Ik was een Nederlandstalige studente aan de ULB aan de vooravond van mei ’68 en zou mijn licentiaatsdiploma economische wetenschappen in de zomer van 1968 behalen. Ik maakte dus deel uit van een klein aantal (nauwelijks 13 %) Nederlandstalige studenten aan de ULB, wat helemaal niet in overeenstemming was met de universitaire expansie. Tussen 1955 en 1965 greep er in de ULB een verdubbeling plaats en deze toevloed van studenten (circa 8000) stelde niet alleen financiĂ«le problemen maar ook problemen op het vlak van infrastructuur. Er waren slechts een aantal opleidingen (Rechten, Economische- Sociale-  en  Politieke Wetenschappen, afdelingen in Letteren en Wijsbegeerte) ontdubbeld. Het professorenkorps in de ontdubbelde afdelingen bestond uit een diverse groep (Gentse afgestudeerden met een doctoraat, ULB professoren die Nederlands kenden … of leerden!). Op de gebrekkige kennis van het Nederlands bij sommige professoren kwam weleens kritiek. Het was vooral erbarmelijk gesteld met de cursussen, die bijna niet beschikbaar waren. De studenten waren verplicht de vele “ex cathedra” lessen zo goed als mogelijk te noteren, soms met behulp van de toen niet zo performante bandopnemers en/of referentieboeken te kopen. Wat de omkadering betrof, met name de administratie: deze was nog hoofdzakelijk Franstalig, de gerekruteerde Vlamingen werkten in een Franstalige context. Als lid van de studentenvereniging Vrij Onderzoek ondervond ik een goede verstandhouding met de Franstalige studenten van Librex.

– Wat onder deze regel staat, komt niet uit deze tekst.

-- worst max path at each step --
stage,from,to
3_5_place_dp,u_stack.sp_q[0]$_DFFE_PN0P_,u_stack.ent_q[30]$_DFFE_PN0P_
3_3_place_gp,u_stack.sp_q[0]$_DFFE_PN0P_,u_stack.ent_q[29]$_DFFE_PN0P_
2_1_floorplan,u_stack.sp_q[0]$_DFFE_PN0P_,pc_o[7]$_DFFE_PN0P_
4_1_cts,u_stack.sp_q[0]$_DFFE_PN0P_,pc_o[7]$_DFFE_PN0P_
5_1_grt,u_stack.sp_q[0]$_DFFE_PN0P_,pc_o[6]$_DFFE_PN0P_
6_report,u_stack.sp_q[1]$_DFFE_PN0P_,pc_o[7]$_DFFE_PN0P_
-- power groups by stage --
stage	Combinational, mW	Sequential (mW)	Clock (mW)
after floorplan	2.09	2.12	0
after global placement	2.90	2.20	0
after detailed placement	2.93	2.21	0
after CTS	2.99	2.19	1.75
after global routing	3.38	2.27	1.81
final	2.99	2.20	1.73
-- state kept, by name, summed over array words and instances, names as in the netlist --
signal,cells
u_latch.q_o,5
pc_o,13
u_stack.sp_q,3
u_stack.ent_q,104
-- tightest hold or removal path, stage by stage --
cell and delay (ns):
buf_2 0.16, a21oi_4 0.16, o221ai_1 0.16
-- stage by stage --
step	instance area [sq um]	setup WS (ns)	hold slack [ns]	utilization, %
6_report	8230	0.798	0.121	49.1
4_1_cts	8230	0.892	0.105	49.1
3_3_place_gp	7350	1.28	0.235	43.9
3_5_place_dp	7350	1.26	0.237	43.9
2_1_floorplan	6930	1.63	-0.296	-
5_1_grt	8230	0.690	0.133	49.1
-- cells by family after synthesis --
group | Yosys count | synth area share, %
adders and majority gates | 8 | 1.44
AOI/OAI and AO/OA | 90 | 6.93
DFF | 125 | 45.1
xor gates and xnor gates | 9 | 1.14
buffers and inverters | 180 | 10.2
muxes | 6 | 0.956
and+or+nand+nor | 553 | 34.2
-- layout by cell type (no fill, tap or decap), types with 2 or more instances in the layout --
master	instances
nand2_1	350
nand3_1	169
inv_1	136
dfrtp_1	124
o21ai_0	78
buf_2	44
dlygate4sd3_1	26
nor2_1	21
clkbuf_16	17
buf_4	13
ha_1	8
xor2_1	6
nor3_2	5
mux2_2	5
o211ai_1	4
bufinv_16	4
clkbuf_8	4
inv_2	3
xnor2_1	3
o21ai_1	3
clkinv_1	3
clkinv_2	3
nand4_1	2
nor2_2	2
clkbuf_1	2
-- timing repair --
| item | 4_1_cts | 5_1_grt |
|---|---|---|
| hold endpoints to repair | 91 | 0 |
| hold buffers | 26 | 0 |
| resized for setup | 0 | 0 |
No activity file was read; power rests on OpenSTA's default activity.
===== src/rtl/pin_event_detector.sv =====
module pin_event_detector #(
  parameter int NPINS = 64
) (
  input  logic              clk,
  input  logic              rst_n,
  input  logic [NPINS-1:0]  pins,
  input  logic              sel_wr,
  input  logic [8:0]        sel_in,
  input  logic              ack,
  input  logic              wait_req,
  output logic              flag,
  output logic              stall
);
  localparam int PIN_W = $clog2(NPINS);

  logic [NPINS-1:0] sync_a, sync_b;
  logic [2:0]       mode_q;
  logic [PIN_W-1:0] pin_q;
  logic             prev_q, flag_q, hit;

  wire cur  = sync_b[pin_q];
  wire done = wait_req & flag_q;
  wire clr  = ack | done;

  always_comb begin
    case (mode_q)
      3'b001:          hit = cur & ~prev_q;
      3'b010:          hit = ~cur & prev_q;
      3'b011:          hit = cur ^ prev_q;
      3'b100, 3'b101:  hit = ~cur;
      3'b110, 3'b111:  hit = cur;
      default:         hit = 1'b0;
    endcase
  end

  always_ff @(posedge clk) begin
    if (!rst_n) begin
      sync_a <= '0;
      sync_b <= '0;
      mode_q <= '0;
      pin_q  <= '0;
      prev_q <= 1'b0;
      flag_q <= 1'b0;
    end else begin
      sync_a <= pins;
      sync_b <= sync_a;
      if (sel_wr) begin
        mode_q <= sel_in[8:6];
        pin_q  <= sel_in[PIN_W-1:0];
        prev_q <= sync_b[sel_in[PIN_W-1:0]];
        flag_q <= 1'b0;
      end else begin
        prev_q <= cur;
        if (clr)      flag_q <= 1'b0;
        else if (hit) flag_q <= 1'b1;
      end
    end
  end

  assign flag  = flag_q;
  assign stall = wait_req & ~flag_q;

  a_r2_off_never_sets: assert property (@(posedge clk) disable iff (!rst_n)
    (mode_q == 3'b000) |-> !flag_q);

  a_r3_rise_only_on_edge: assert property (@(posedge clk) disable iff (!rst_n)
    ($rose(flag_q) && mode_q == 3'b001 && !$past(sel_wr)) |-> ($past(cur) && !$past(prev_q)));

  a_r5_level_rearms: assert property (@(posedge clk) disable iff (!rst_n)
    (mode_q[2] && !sel_wr && !ack && !wait_req && cur == mode_q[1]) |=> flag_q);

  a_r6_edge_needs_transition: assert property (@(posedge clk) disable iff (!rst_n)
    (!flag_q && !mode_q[2] && cur == prev_q && !sel_wr) |=> !flag_q);

  a_r7_select_clears: assert property (@(posedge clk) disable iff (!rst_n)
    sel_wr |=> !flag_q);

  a_r8_wait_consumes: assert property (@(posedge clk) disable iff (!rst_n)
    (wait_req && flag_q && !sel_wr) |=> !flag_q);
endmodule
File: src/rtl/gds_pkg.sv
package gds_pkg;
  typedef enum logic [2:0] {
    SQ_IDLE   = 3'd0,
    SQ_PRE_HI = 3'd1,
    SQ_HI_ON  = 3'd2,
    SQ_PRE_LO = 3'd3,
    SQ_LO_ON  = 3'd4
  } sq_state_t;
endpackage

File: src/rtl/gds_fb_delay.sv
// Feedback-qualified delay: counts edges with the discharge flag high while armed.
module gds_fb_delay #(
  parameter int unsigned DLY = 14
) (
  input  logic clk,
  input  logic rst_n,
  input  logic arm,
  input  logic fb_low,
  output logic done
);
  localparam int unsigned CW = $clog2(DLY + 2);
  localparam logic [CW-1:0] LIM = CW'(DLY);

  logic [CW-1:0] cnt;

  always_ff @(posedge clk or negedge rst_n) begin
    if (!rst_n)              cnt <= '0;
    else if (!arm || !fb_low) cnt <= '0;
    else if (cnt < LIM)      cnt <= cnt + 1'b1;
  end

  assign done = arm && fb_low && (cnt >= LIM);
endmodule

File: src/rtl/gds_span_timer.sv
// Saturating span counter; met goes high once run has lasted LIMIT cycles.
module gds_span_timer #(
  parameter int unsigned LIMIT     = 20,
  parameter bit          START_MET = 1'b0
) (
  input  logic clk,
  input  logic rst_n,
  input  logic run,
  output logic met
);
  localparam int unsigned CW = $clog2(LIMIT + 1);
  localparam logic [CW-1:0] CAP  = CW'(LIMIT);
  localparam logic [CW-1:0] LIM1 = CW'(LIMIT - 1);

  logic [CW-1:0] cnt;

  always_ff @(posedge clk or negedge rst_n) begin
    if (!rst_n)         cnt <= START_MET ? CAP : '0;
    else if (!run)      cnt <= '0;
    else if (cnt < CAP) cnt <= cnt + 1'b1;
  end

  assign met = (cnt >= LIM1);
endmodule

File: src/rtl/gds_de_latch.sv
// Per-period low-side kill latch; clear wins over set.
module gds_de_latch (
  input  logic clk,
  input  logic rst_n,
  input  logic set_req,
  input  logic clr_req,
  output logic kill
);
  always_ff @(posedge clk or negedge rst_n) begin
    if (!rst_n)       kill <= 1'b0;
    else if (clr_req) kill <= 1'b0;
    else if (set_req) kill <= 1'b1;
  end


  kill_clear_chk: assert property (@(posedge clk) disable iff (!rst_n)
    clr_req |=> !kill);
endmodule

File: src/rtl/gate_dt_seq.sv
module gate_dt_seq
  import gds_pkg::*;
#(
  parameter int unsigned HI_DLY  = 14,
  parameter int unsigned LO_DLY  = 14,
  parameter int unsigned MIN_ON  = 20,
  parameter int unsigned MIN_OFF = 64
) (
  input  logic clk,
  input  logic rst_n,
  input  logic en,
  input  logic cyc_start,
  input  logic pwm_stop,
  input  logic ho_fb_low,
  input  logic lo_fb_low,
  input  logic zc_above,
  input  logic ccm_sel,
  input  logic ss_busy,
  output logic ho_en,
  output logic lo_en,
  output logic de_active,
  output logic lo_latched
);
  sq_state_t st, st_nx;
  logic stop_seen, start_pend;
  logic hi_wait_done, lo_wait_done;
  logic on_met, off_met;
  logic kill_set, kill_clr;

  gds_fb_delay #(.DLY(HI_DLY)) u_hi_wait (
    .clk(clk), .rst_n(rst_n), .arm(st == SQ_PRE_HI),
    .fb_low(lo_fb_low), .done(hi_wait_done));

  gds_fb_delay #(.DLY(LO_DLY)) u_lo_wait (
    .clk(clk), .rst_n(rst_n), .arm(st == SQ_PRE_LO),
    .fb_low(ho_fb_low), .done(lo_wait_done));

  gds_span_timer #(.LIMIT(MIN_ON), .START_MET(1'b0)) u_on_tmr (
    .clk(clk), .rst_n(rst_n), .run(st == SQ_HI_ON), .met(on_met));

  gds_span_timer #(.LIMIT(MIN_OFF), .START_MET(1'b1)) u_off_tmr (
    .clk(clk), .rst_n(rst_n), .run(st != SQ_HI_ON), .met(off_met));

  always_comb begin
    st_nx = st;
    unique case (st)
      SQ_IDLE:   if (cyc_start)                      st_nx = SQ_PRE_HI;
      SQ_PRE_HI: if (hi_wait_done && off_met)        st_nx = SQ_HI_ON;
      SQ_HI_ON:  if ((pwm_stop || stop_seen) && on_met) st_nx = SQ_PRE_LO;
      SQ_PRE_LO: if (lo_wait_done)                   st_nx = SQ_LO_ON;
      SQ_LO_ON:  if (cyc_start || start_pend)        st_nx = SQ_PRE_HI;
      default:                                       st_nx = SQ_IDLE;
    endcase
    if (!en) st_nx = SQ_IDLE;
  end

  always_ff @(posedge clk or negedge rst_n) begin
    if (!rst_n) st <= SQ_IDLE;
    else        st <= st_nx;
  end

  always_ff @(posedge clk or negedge rst_n) begin
    if (!rst_n)                          stop_seen <= 1'b0;
    else if (!en || st != SQ_HI_ON)      stop_seen <= 1'b0;
    else if (pwm_stop)                   stop_seen <= 1'b1;
  end

  always_ff @(posedge clk or negedge rst_n) begin
    if (!rst_n)                start_pend <= 1'b0;
    else if (!en || st == SQ_LO_ON) start_pend <= 1'b0;
    else if (cyc_start && (st == SQ_HI_ON || st == SQ_PRE_LO)) start_pend <= 1'b1;
  end

  assign de_active = ss_busy | ~ccm_sel;
  assign kill_set  = en && (st == SQ_LO_ON) && de_active && zc_above;
  assign kill_clr  = !en || ((st_nx == SQ_PRE_HI) && (st != SQ_PRE_HI));

  gds_de_latch u_de_latch (
    .clk(clk), .rst_n(rst_n), .set_req(kill_set), .clr_req(kill_clr),
    .kill(lo_latched));

  assign ho_en = en && (st == SQ_HI_ON);
  assign lo_en = en && (st == SQ_LO_ON) && !lo_latched;


  gate_overlap_chk: assert property (@(posedge clk) disable iff (!rst_n)
    !(ho_en && lo_en));


  ho_after_lo_fb_chk: assert property (@(posedge clk) disable iff (!rst_n)
    $rose(ho_en) |-> ($past(lo_fb_low) && !$past(lo_en)));


  lo_after_ho_fb_chk: assert property (@(posedge clk) disable iff (!rst_n)
    $rose(lo_en) |-> ($past(ho_fb_low) && !$past(ho_en)));


  min_on_chk: assert property (@(posedge clk) disable iff (!rst_n)
    ($fell(ho_en) && en) |-> $past(on_met));


  min_off_chk: assert property (@(posedge clk) disable iff (!rst_n)
    $rose(ho_en) |-> $past(off_met));


  latch_blocks_lo_chk: assert property (@(posedge clk) disable iff (!rst_n)
    lo_latched |-> !lo_en);


  ss_forces_de_chk: assert property (@(posedge clk) disable iff (!rst_n)
    ss_busy |-> de_active);
endmodule

File: config.mk
export PLATFORM = sky130hd
export DESIGN_NAME = gate_dt_seq
export DESIGN_NICKNAME = d
export VERILOG_FILES = /design/src/rtl/gds_pkg.sv /design/src/rtl/gds_fb_delay.sv /design/src/rtl/gds_span_timer.sv /design/src/rtl/gds_de_latch.sv /design/src/rtl/gate_dt_seq.sv
export SDC_FILE = /design/constraint.sdc
export NUM_CORES = 1
export LEC_CHECK = 0
export CORE_MARGIN = 1.5
export CORE_UTILIZATION = 30
export DETAILED_ROUTE_END_ITERATION = 16
export GPL_TIMING_DRIVEN = 1
export PLACE_DENSITY = 0.55
export SLEW_MARGIN = 20
export SYNTH_ARGS = -nofsm -noshare
export SYNTH_HDL_FRONTEND = slang
export SYNTH_SLANG_ARGS = --single-unit
File: constraint.sdc
create_clock -name clk -period 2.2 [get_ports clk]
set_clock_uncertainty 0.05 [all_clocks]
set_input_delay 0.22 -clock clk [delete_from_list [all_inputs] [get_ports clk]]
set_output_delay 0.22 -clock clk [all_outputs]
set_load 0.01 [all_outputs]
==> flow_metrics.tcl <==
set metrics [dict create \
    die_h_um 70.98 \
    power.density_nw_per_um2 522.3 \
    core_um2 4414 \
    ys.flop_type "dfrtp_1" \
    cts_tree "built" \
    initial_utilization_pct 31.41 \
    clk_latency_ps 270 \
    gp_congestion 0.8144 \
    finalHoldViolations 0 \
    rsz0062_at_grt "false" \
    fin_crit_sh_pct 94.08 \
    worstPathArrival_ps 1800 \
    multiInputGateArea_um2 683.2 \
    maxSlewHeadroom_pct 71.22 \
    ir_drop_mv 0.4405 \
    synth_cells 138 \
    critPathLaunchType "register" \
    synthAdderAreaFrac_pct 5.415 \
    end_kind "output pin" \
    grt.overflow.total 0 \
    path_max_fanout 9 \
    maxCapViolations 0 \
    synth_seq_area_share_pct 47.02 \
    crit_chain "nor2_2 > nand2_1 > nor3b_1 > clkdlybuf4s50_1" \
    dieArea_um2 5038 \
    fill_cells 423 \
    grt_usage_pct 11.93 \
    drtIter0Drc 61 \
    drc 0 \
    detail_route.wl_per_cell_um 13.68 \
    fin_tns_setup_ps 0 \
    fin_util_pct 36.51 \
    leakagePower_uw 0.0006399 \
    num-nets-final 168 \
    critPathRequiredTime_ps 1930 \
    htreeDepth 1 \
    syn-num-nets 154 \
    grt_pass1_vias 1084 \
    synthMuxAreaShare_pct 1.444 \
    cts_sinks 26 \
    clockBufferDepth 2 \
    avgSynthCellArea_um2 10.05 \
    synth_seq_cells 26 \
    status "complete, no violations" \
    synth_top_family_by_area "simple AND/OR/NAND/NOR gates" \
    drive_gt1_share_pct 7.285 \
    maxSlewViolCount 0 \
    cts_hold_buf 0 \
    hp-class "in -> async" \
    synth_edf_count 0 \
    criticalPathCategory "reg -> out" \
    cts-root-buf "clkbuf_8" \
    grt_max_degree 27 \
    synth_commonest_cells "dfrtp_1, nor2_1, a21oi_1" \
    synth_area_leaders "dfrtp_1, ha_1, nor2_1, a21oi_1, o21ai_0" \
    antenna_found_initial 0 \
    async_flop_share_pct 100.0 \
    vias_per_cell 5.217 \
    worst_pin_slew_ps 420.9 \
    worst-path-buf-inv 1 \
    port_buffers 13 \
    routed_wl_um 2778 \
    vias 1059 \
    ys_warn_count 0 \
    synth_top_area_cell "dfrtp_1" \
    clk_pin_slew_ps 90 \
    timing.fmax_mhz 483.1 \
    crit_slowest_cell "clkdlybuf4s50_1" \
    ant_nets 0 \
    post_synth_num_cell_types 41 \
    yosys.area_share.simple_pct 20.49 \
    synth.most_common_cell "dfrtp_1" \
    diodes 0 \
    seqCellArea_um2 651.9 \
    netlist_area_um2 1386 \
    die_w_um 70.98 \
    fp-row-count 24 \
    critical_path.top_delay_family "buffers and inverters" \
    hpwl_um 2092 \
    setup_violations 0 \
    cts_inserted_buffers 3 \
    area_growth_pct 16.25 \
    synth_top_area_share_pct 45.13 \
    grt_pass1_wl_um 4857 \
    cp_slowest_stage_delay_ps 580 \
    period_minus_slack_ps 2070 \
    synth-compound-area-share_pct 17.15 \
    synth-xor-area-share_pct 4.422 \
    num_io_pins 14 \
    drtPass1Iterations 4 \
]
-- per-layer routing --
| metal | vias to the layer above | track usage [%] | wire length (um) |
|---|---|---|---|
| met3 | 2 | 3.419 | 77 |
| met1 | 523 | 14.31 | 1250 |
| li1 | 519 | - | - |
| met2 | 15 | 21.39 | 1436 |
| met4 | 0 | 2.306 | 13 |
| met5 | - | 0 | 0 |
-- report_power, final --
group	switching [uW]	total (uW)	internal, uW
Clock	145	305	160
Combinational	24.4	50.3	25.9
Sequential	6.18	486	480
Total	176	842	666
-- sequential cells by signal (all words and copies together) (netlist names) --
signal / cells
st: 3
start_pend: 1
stop_seen: 1
u_de_latch.kill: 1
u_hi_wait.cnt: 4
u_lo_wait.cnt: 4
u_off_tmr.cnt: 7
u_on_tmr.cnt: 5
-- cells by family after synthesis --
group | Yosys count
XOR/XNOR | 7
multiplexers | 2
buffers and inverters | 10
AND/OR/NAND/NOR | 52
flip-flops | 26
adder cells (fa/ha/maj) | 6
AO/OA/AOI/OAI | 35
-- layout by cell type, fill, tap and decap left out, drive strengths merged, types with 2 or more instances in the layout --
cell type,n
o21ai,7
a21oi,9
o211ai,2
inv,5
nand2,8
xnor2,3
mux2i,2
and2,3
xor2,4
o21a,3
or3,3
dfrtp,25
clkbuf,4
nor2,20
nand4b,3
ha,6
nor3,4
nand3,3
nor2b,2
a31oi,3
clkdlybuf4s50,13
a2111oi,2
-- worst paths after layout --
| kind | cells past startpoint | slack (ps) | start | endpoint |
|---|---|---|---|---|
| setup reg to reg | 5 | 430 | u_on_tmr.cnt[0] | u_de_latch.kill |
| setup / recovery | 4 | 130 | st[0] | lo_en |
| hold / removal | 2 | 270 | rst_n | u_off_tmr.cnt[3] |
| hold reg to reg | 1 | 450 | stop_seen | stop_seen |
| max in group asynchronous | 2 | 1540 | rst_n | u_off_tmr.cnt[6] |
| min in group clk | 1 | 450 | stop_seen | stop_seen |
-- metrics by stage --
stage               instance area [um2]  setup WS, ps  cells  hold WS, ps  total power (uW)
floorplan                          1386         540.0    138       -125.6             513.4
global placement                   1551         367.6    199        431.8             544.9
detailed placement                 1551         347.7    199        431.5             546.8
CTS                                1607         43.43    203        276.8             857.8
global route                       1612         54.36    203        285.2             888.6
finish                             1612         130.2    203        265.9             841.8
-- area by class of cell --
| type | count | area share [%] |
|---|---|---|
| well taps | 52 | 4.037 |
| flip-flops and latches | 26 | 40.45 |
| repair buffers | 14 | 8.540 |
| multi-input cells | 102 | 42.39 |
| inverters | 5 | 1.165 |
| clock buffers | 4 | 3.416 |
-- what timing repair did --
item / CTS / global route
setup endpoints to repair: 0 / 2
resized for setup: 0 / 2
setup buffers: 0 / 0
No activity file was read; power rests on OpenSTA's default activity.
===== src/rtl/ser_sync.sv =====
module ser_sync #(
  parameter int W = 1
) (
  input  logic         clk_i,
  input  logic         rst_ni,
  input  logic [W-1:0] d_i,
  output logic [W-1:0] q_o
);
  logic [W-1:0] s1_q, s2_q;

  always_ff @(posedge clk_i or negedge rst_ni) begin
    if (!rst_ni) begin
      s1_q <= '0;
      s2_q <= '0;
    end else begin
      s1_q <= d_i;
      s2_q <= s1_q;
    end
  end

  assign q_o = s2_q;
endmodule


===== src/rtl/ser_chan.sv =====
module ser_chan
  import ser_stat_pkg::*;
#(
  parameter bit AUTO_CTS = 1'b0
) (
  input  logic             clk_i,
  input  logic             rst_ni,
  input  logic             ctrl_wr_i,
  input  logic             tdr_wr_i,
  input  logic             stat_rd_i,
  input  logic [REG_W-1:0] wdata_i,
  input  logic             dcd_s_i,
  input  logic             cts_s_i,
  input  logic             tx_load_i,
  output logic [REG_W-1:0] ctrl_o,
  output logic [REG_W-1:0] stat_o,
  output logic             tx_valid_o,
  output logic [REG_W-1:0] tx_data_o,
  output logic             tx_en_o,
  output logic             rx_rst_o,
  output logic             irq_o,
  output logic             stop_o,
  output logic             tdre_o,
  output logic             dcd_o
);
  logic [REG_W-1:0] ctrl_q, data_q;
  logic dcd_d, dcd_q, rx_pend_q, full_q;
  logic rie, tie, man, cts_block, rise, fell, wr_ok;

  assign rie    = ctrl_q[CB_RIE];
  assign tie    = ctrl_q[CB_TIE];
  assign stop_o = ctrl_q[CB_STOP];
  assign man    = ctrl_q[CB_MAN];

  assign rise  = dcd_s_i & ~dcd_d;
  assign fell  = ~dcd_s_i & dcd_d;
  assign wr_ok = tdr_wr_i & ~stop_o;

  generate
    if (AUTO_CTS) begin : g_cts
      assign cts_block = ~man & cts_s_i;
    end else begin : g_nocts
      assign cts_block = 1'b0;
    end
  endgenerate

  always_ff @(posedge clk_i or negedge rst_ni) begin
    if (!rst_ni) begin
      ctrl_q    <= '0;
      data_q    <= '0;
      dcd_d     <= 1'b0;
      dcd_q     <= 1'b0;
      rx_pend_q <= 1'b0;
      full_q    <= 1'b0;
    end else begin
      if (ctrl_wr_i) ctrl_q <= wdata_i;
      dcd_d <= dcd_s_i;
      // read coincident with fall counts as read-before-fall
      if (dcd_s_i)                dcd_q <= 1'b1;
      else if (stat_rd_i && !fell) dcd_q <= 1'b0;
      if (!rie)           rx_pend_q <= 1'b0;
      else if (rise)      rx_pend_q <= 1'b1;
      else if (stat_rd_i) rx_pend_q <= 1'b0;
      if (stop_o)         full_q <= 1'b0;
      else if (tdr_wr_i)  full_q <= 1'b1;
      else if (tx_load_i) full_q <= 1'b0;
      if (wr_ok) data_q <= wdata_i;
    end
  end

  assign dcd_o      = dcd_s_i | dcd_q;
  assign tdre_o     = stop_o | (~full_q & ~cts_block);
  assign tx_valid_o = full_q & ~stop_o;
  assign tx_data_o  = data_q;
  assign tx_en_o    = ~cts_block;
  assign rx_rst_o   = ~man & dcd_s_i;
  assign irq_o      = rx_pend_q | (tie & tdre_o);
  assign ctrl_o     = ctrl_q;

  always_comb begin
    stat_o          = '0;
    stat_o[SB_TDRE] = tdre_o;
    stat_o[SB_DCD]  = dcd_o;
    stat_o[SB_CTS]  = cts_s_i;
  end
endmodule
File: src/rtl/evstk_regs.sv
module evstk_regs
    import evstk_pkg::*;
#(
    parameter int WIDTH = 32
) (
    input  logic             clk,
    input  logic             rst_n,
    input  evstk_route_t     route_i,
    input  logic [WIDTH-1:0] data_i,
    output logic [WIDTH-1:0] top_o,
    output logic [WIDTH-1:0] mid_o,
    output logic [WIDTH-1:0] bot_o
);

    typedef struct packed {
        logic [WIDTH-1:0] top;
        logic [WIDTH-1:0] mid;
        logic [WIDTH-1:0] bot;
    } state_t;

    state_t st_d, st_q;
    logic [WIDTH-1:0] pick_d [SLOTS];

    for (genvar g = 0; g < SLOTS; g++) begin : g_slot
        always_comb begin
            case (evstk_src_e'(route_i.sel[g]))
                SRC_TOP: pick_d[g] = st_q.top;
                SRC_MID: pick_d[g] = st_q.mid;
                SRC_BOT: pick_d[g] = st_q.bot;
                default: pick_d[g] = data_i;
            endcase
        end
    end

    always_comb begin
        st_d     = st_q;
        st_d.top = pick_d[0];
        st_d.mid = pick_d[1];
        st_d.bot = pick_d[2];
    end

    always_ff @(posedge clk or negedge rst_n) begin
        if (!rst_n) st_q <= '0;
        else        st_q <= st_d;
    end

    assign top_o = st_q.top;
    assign mid_o = st_q.mid;
    assign bot_o = st_q.bot;

endmodule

De contestatiebeweging midden ’68 aan de ULB begon ontegensprekelijk als navolging op de studentenrevolte in Parijs, de spreuk indachtig: “als het regent in Parijs, druppelt het in Brussel “! Internationale gebeurtenissen, zoals de vredesbeweging in de USA tegen de Vietnamoorlog en de strijd tegen de toenmalige dictaturen in Spanje, Portugal en de Griekse kolonels hebben de contestatie van ’68 mede op gang getrokken. Zo herinner ik me goed mijn deelname (half mei ’68) aan een protestactie tegen de Griekse kolonels in het auditorium Paul-Emile Janson van de ULB waarop de activiste Melina Mercouri, de hoofdgetuige was. Zij voerde toen in vele landen actie tegen het dictatoriale regime in Griekenland dat uiteindelijk in 1974 ten val kwam. Op het einde van deze bewogen debatavond waarop een 400 tal studenten alsook enkele vorsers en professoren aanwezig waren, werd er besloten om Paul-Emile Janson te bezetten om een  ruimer debat te voeren omtrent de toekomstige rol en beleidsstructuren van de universiteit. Dit uitzonderlijke evenement heeft duidelijk de vlam in de verdere contestatiebeweging gezet. Oorspronkelijk namen de Vlaamse studenten deel aan de protestacties, de bezettingen en de vrije vergaderingen georganiseerd door de ULB studenten. Ik ondervond een goede samenwerking tussen beide groepen; zo werden de uitnodigingen en de in de vrije vergaderingen opgestelde moties in beide talen opgesteld. De Vlaamse studenten organiseerden einde mei, begin juni ’68 eigen vrije volksvergaderingen. Paul Goossens, de Leuvense studentenleider, werd op de ULB campus uitgenodigd. De politieke ontwikkelingen inzake de Leuvense kwestie versterkten de legitimiteit van de eis om tweeledigheid en erkenning van een aparte Nederlandstalige universiteit in Brussel. Doch de komst van Paul Goossens lokte bij sommige Franstalige studenten uit de FDF hoek protest uit. Zij vonden de slogan “Walen buiten” een brug te ver! Na bepaalde schermutselingen kwamen we met enkele studenten de vergaderzaal uit met geklutste eieren op het hoofd!

Het valt niet te ontkennen dat de contestatiebeweging van mei ’68 de splitsing van de Brusselse vrijzinnige universiteit en het ontstaan hieruit van de VUB, versneld hebben.